Internal training and skills are key
Hyperscale service providers provide enterprises with best practices, guidance, native controls, tools, visibility into traffic logs, and even alert them to misconfigurations, but “subscribing users who want to protect all their assets in the cloud need to Responsibility for adhering to best practices, responding to alerts and implementing appropriate controls must be undertaken.”
This means an ongoing responsibility for enterprises to carefully manage access controls, monitor cloud environment security threats, perform regular penetration testing, and in-depth training of enterprise employees on cloud security best practices.
It’s important to build in-house expertise on each public cloud. Three big mistakes businesses make when implementing cloud security are:
(1) A belief that cloud security is similar to current security practices in one’s own data center or private cloud. But in reality, every platform is fundamentally different. On the surface, it looks like everything is done, but it’s not the same when you look deeper. Businesses must develop a deep understanding of the technology platforms they use to continue their success in the cloud. Without the corresponding technology and cognition, there is no chance of success.

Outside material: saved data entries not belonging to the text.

[src/rtl/inst_encoder_pkg.sv]
// Shared field formats, encoding constants and FSM state type for the RV32I instruction encoder.
// Optional immediate range checking is enabled by defining IMM_CHECK_EN.
`default_nettype none

package inst_encoder_pkg;

  localparam int XLEN         = 32;
  localparam int OPCODE_WIDTH = 7;

  localparam logic [2:0] FMT_R = 3'd0;
  localparam logic [2:0] FMT_I = 3'd1;
  localparam logic [2:0] FMT_S = 3'd2;
  localparam logic [2:0] FMT_B = 3'd3;
  localparam logic [2:0] FMT_U = 3'd4;
  localparam logic [2:0] FMT_J = 3'd5;

  localparam logic [XLEN-1:0] INST_NOP = 32'h0000_0013;

  localparam int IMM_I_MIN = -2048;
  localparam int IMM_I_MAX = 2047;
  localparam int IMM_B_MIN = -4096;
  localparam int IMM_B_MAX = 4094;
  localparam int IMM_J_MIN = -(1 << 20);
  localparam int IMM_J_MAX = (1 << 20) - 2;

  typedef enum logic [1:0] {
    ST_IDLE = 2'd0,
    ST_RUN  = 2'd1,
    ST_DONE = 2'd2
  } state_t;

  function automatic logic in_range(input logic [XLEN-1:0] v, input int lo, input int hi);
    return ($signed(v) >= lo) && ($signed(v) <= hi);
  endfunction

endpackage

`default_nettype wire

[src/rtl/inst_encoder_pack.sv]
// inst_pack: combinational packing of instruction fields into an RV32I word.
// With IMM_CHECK_EN defined, out-of-range immediates and unknown formats yield NOP plus err.
`default_nettype none

module inst_pack
  import inst_encoder_pkg::*;
(
  input  logic [2:0]              fmt,
  input  logic [OPCODE_WIDTH-1:0] opcode,
  input  logic [4:0]              rd,
  input  logic [4:0]              rs1,
  input  logic [4:0]              rs2,
  input  logic [2:0]              funct3,
  input  logic [6:0]              funct7,
  input  logic [XLEN-1:0]         imm,
  output logic [XLEN-1:0]         inst,
  output logic                    err
);

  logic [XLEN-1:0] raw;

  always_comb begin
    raw = INST_NOP;
    case (fmt)
      FMT_R:   raw = {funct7, rs2, rs1, funct3, rd, opcode};
      FMT_I:   raw = {imm[11:0], rs1, funct3, rd, opcode};
      FMT_S:   raw = {imm[11:5], rs2, rs1, funct3, imm[4:0], opcode};
      FMT_B:   raw = {imm[12], imm[10:5], rs2, rs1, funct3, imm[4:1], imm[11], opcode};
      FMT_U:   raw = {imm[31:12], rd, opcode};
      FMT_J:   raw = {imm[20], imm[10:1], imm[11], imm[19:12], rd, opcode};
      default: raw = INST_NOP;
    endcase
  end

`ifdef IMM_CHECK_EN
  logic imm_bad;
  logic bad_fmt;

  assign bad_fmt = (fmt > FMT_J);

  always_comb begin
    imm_bad = 1'b0;
    case (fmt)
      FMT_I, FMT_S: imm_bad = !in_range(imm, IMM_I_MIN, IMM_I_MAX);
      FMT_B:        imm_bad = !in_range(imm, IMM_B_MIN, IMM_B_MAX) || imm[0];
      FMT_J:        imm_bad = !in_range(imm, IMM_J_MIN, IMM_J_MAX) || imm[0];
      FMT_U:        imm_bad = |imm[11:0];
      default:      imm_bad = 1'b0;
    endcase
  end

  assign err  = bad_fmt || imm_bad;
  assign inst = err ? INST_NOP : raw;
`else
  // Without checking, immediates are truncated to the format's field bits.
  assign err  = 1'b0;
  assign inst = raw;
`endif

endmodule

`default_nettype wire

[src/rtl/inst_encoder.sv]
// inst_encoder: streams packed RV32I words with byte addresses into instruction memory in bounded bursts.
// Immediate range checking in inst_pack is enabled by defining IMM_CHECK_EN.
`default_nettype none

module inst_encoder
  import inst_encoder_pkg::*;
#(
  parameter int MAX_WORDS = 256,
  parameter int CNT_W     = 9
) (
  input  logic                    clk,
  input  logic                    rst,
  input  logic                    start,
  input  logic [XLEN-1:0]         start_addr,
  input  logic                    in_valid,
  output logic                    in_ready,
  input  logic [2:0]              in_fmt,
  input  logic [OPCODE_WIDTH-1:0] in_opcode,
  input  logic [4:0]              in_rd,
  input  logic [4:0]              in_rs1,
  input  logic [4:0]              in_rs2,
  input  logic [2:0]              in_funct3,
  input  logic [6:0]              in_funct7,
  input  logic [XLEN-1:0]         in_imm,
  output logic                    out_valid,
  input  logic                    out_ready,
  output logic [XLEN-1:0]         out_addr,
  output logic [XLEN-1:0]         out_inst,
  output logic                    out_err,
  output logic                    done,
  output logic [CNT_W-1:0]        count
);

  localparam logic [CNT_W:0] MAX_CNT = (CNT_W + 1)'(MAX_WORDS);
  localparam logic [CNT_W:0] ONE     = (CNT_W + 1)'(1);

  state_t          state;
  state_t          state_next;
  logic [XLEN-1:0] next_addr;
  logic [XLEN-1:0] pack_inst;
  logic            pack_err;
  logic            load;
  logic            drain;
  logic            last_drain;
  logic            start_ok;
  logic            room;

  inst_pack u_pack (
    .fmt    (in_fmt),
    .opcode (in_opcode),
    .rd     (in_rd),
    .rs1    (in_rs1),
    .rs2    (in_rs2),
    .funct3 (in_funct3),
    .funct7 (in_funct7),
    .imm    (in_imm),
    .inst   (pack_inst),
    .err    (pack_err)
  );

  assign load       = in_valid && in_ready;
  assign drain      = out_valid && out_ready;
  assign start_ok   = start && ((state == ST_IDLE) || (state == ST_DONE));
  // The word sitting in the output register already counts against the burst limit.
  assign room       = ({1'b0, count} + {{CNT_W{1'b0}}, out_valid}) < MAX_CNT;
  assign last_drain = drain && (({1'b0, count} + ONE) == MAX_CNT);

  always_ff @(posedge clk or negedge rst) begin
    if (!rst) begin
      state <= ST_IDLE;
    end else begin
      state <= state_next;
    end
  end

  always_comb begin
    state_next = state;
    case (state)
      ST_IDLE: if (start) state_next = ST_RUN;
      ST_RUN:  if (last_drain) state_next = ST_DONE;
      ST_DONE: if (start) state_next = ST_RUN;
      default: state_next = ST_IDLE;
    endcase
  end

  always_comb begin
    in_ready = (state == ST_RUN) && (!out_valid || out_ready) && room;
  end

  always_ff @(posedge clk or negedge rst) begin
    if (!rst) begin
      out_valid <= 1'b0;
      out_addr  <= '0;
      out_inst  <= '0;
      out_err   <= 1'b0;
      done      <= 1'b0;
      count     <= '0;
      next_addr <= '0;
    end else begin
      done <= last_drain;
      if (start_ok) begin
        next_addr <= start_addr & ~32'd3;
        count     <= '0;
      end else begin
        if (drain) count <= count + 1'b1;
        if (load)  next_addr <= next_addr + 32'd4;
      end
      if (load) begin
        out_valid <= 1'b1;
        out_inst  <= pack_inst;
        out_err   <= pack_err;
        out_addr  <= next_addr;
      end else if (drain) begin
        out_valid <= 1'b0;
      end
    end
  end

endmodule

`default_nettype wire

(2) Migrate to a multi-cloud environment before you are ready. If a company wants to move to three clouds, it must first develop appropriate in-house expertise for all three cloud environments. It is best not to move to the cloud too fast, and to accumulate enough expertise on one cloud before jumping to the next cloud.
(3) No focus on governance. Most data breaches related to cloud environments involve lost or stolen credentials and ultimately boil down to governance failures.
Cahill agrees. There is a certain level of abstraction in outsourcing a data center to a third party. You actually get the service by interacting with the API. Among the main types of mistakes enterprises make are misconfiguring cloud services, misconfiguring object storage (opening S3 buckets), and leaving credentials or API keys in public repositories. And cloud consoles are often protected by weak passwords rather than multi-factor authentication.
To protect enterprise data in the cloud, here are some suggestions:
- Proficient in the Cloud Security Shared Responsibility Model; understand what the principles are.
- Emphasis on strengthening cloud configuration.
- Enables least-privilege access to human and non-human cloud identities.
- Automate to keep security up to speed with DevOps; automate security integration across the application lifecycle.
- Ensure security implementations are repeatable across teams. Large enterprises have multiple project teams, each implementing its own security controls.
- Take a top-down approach to unify security policies across all project teams.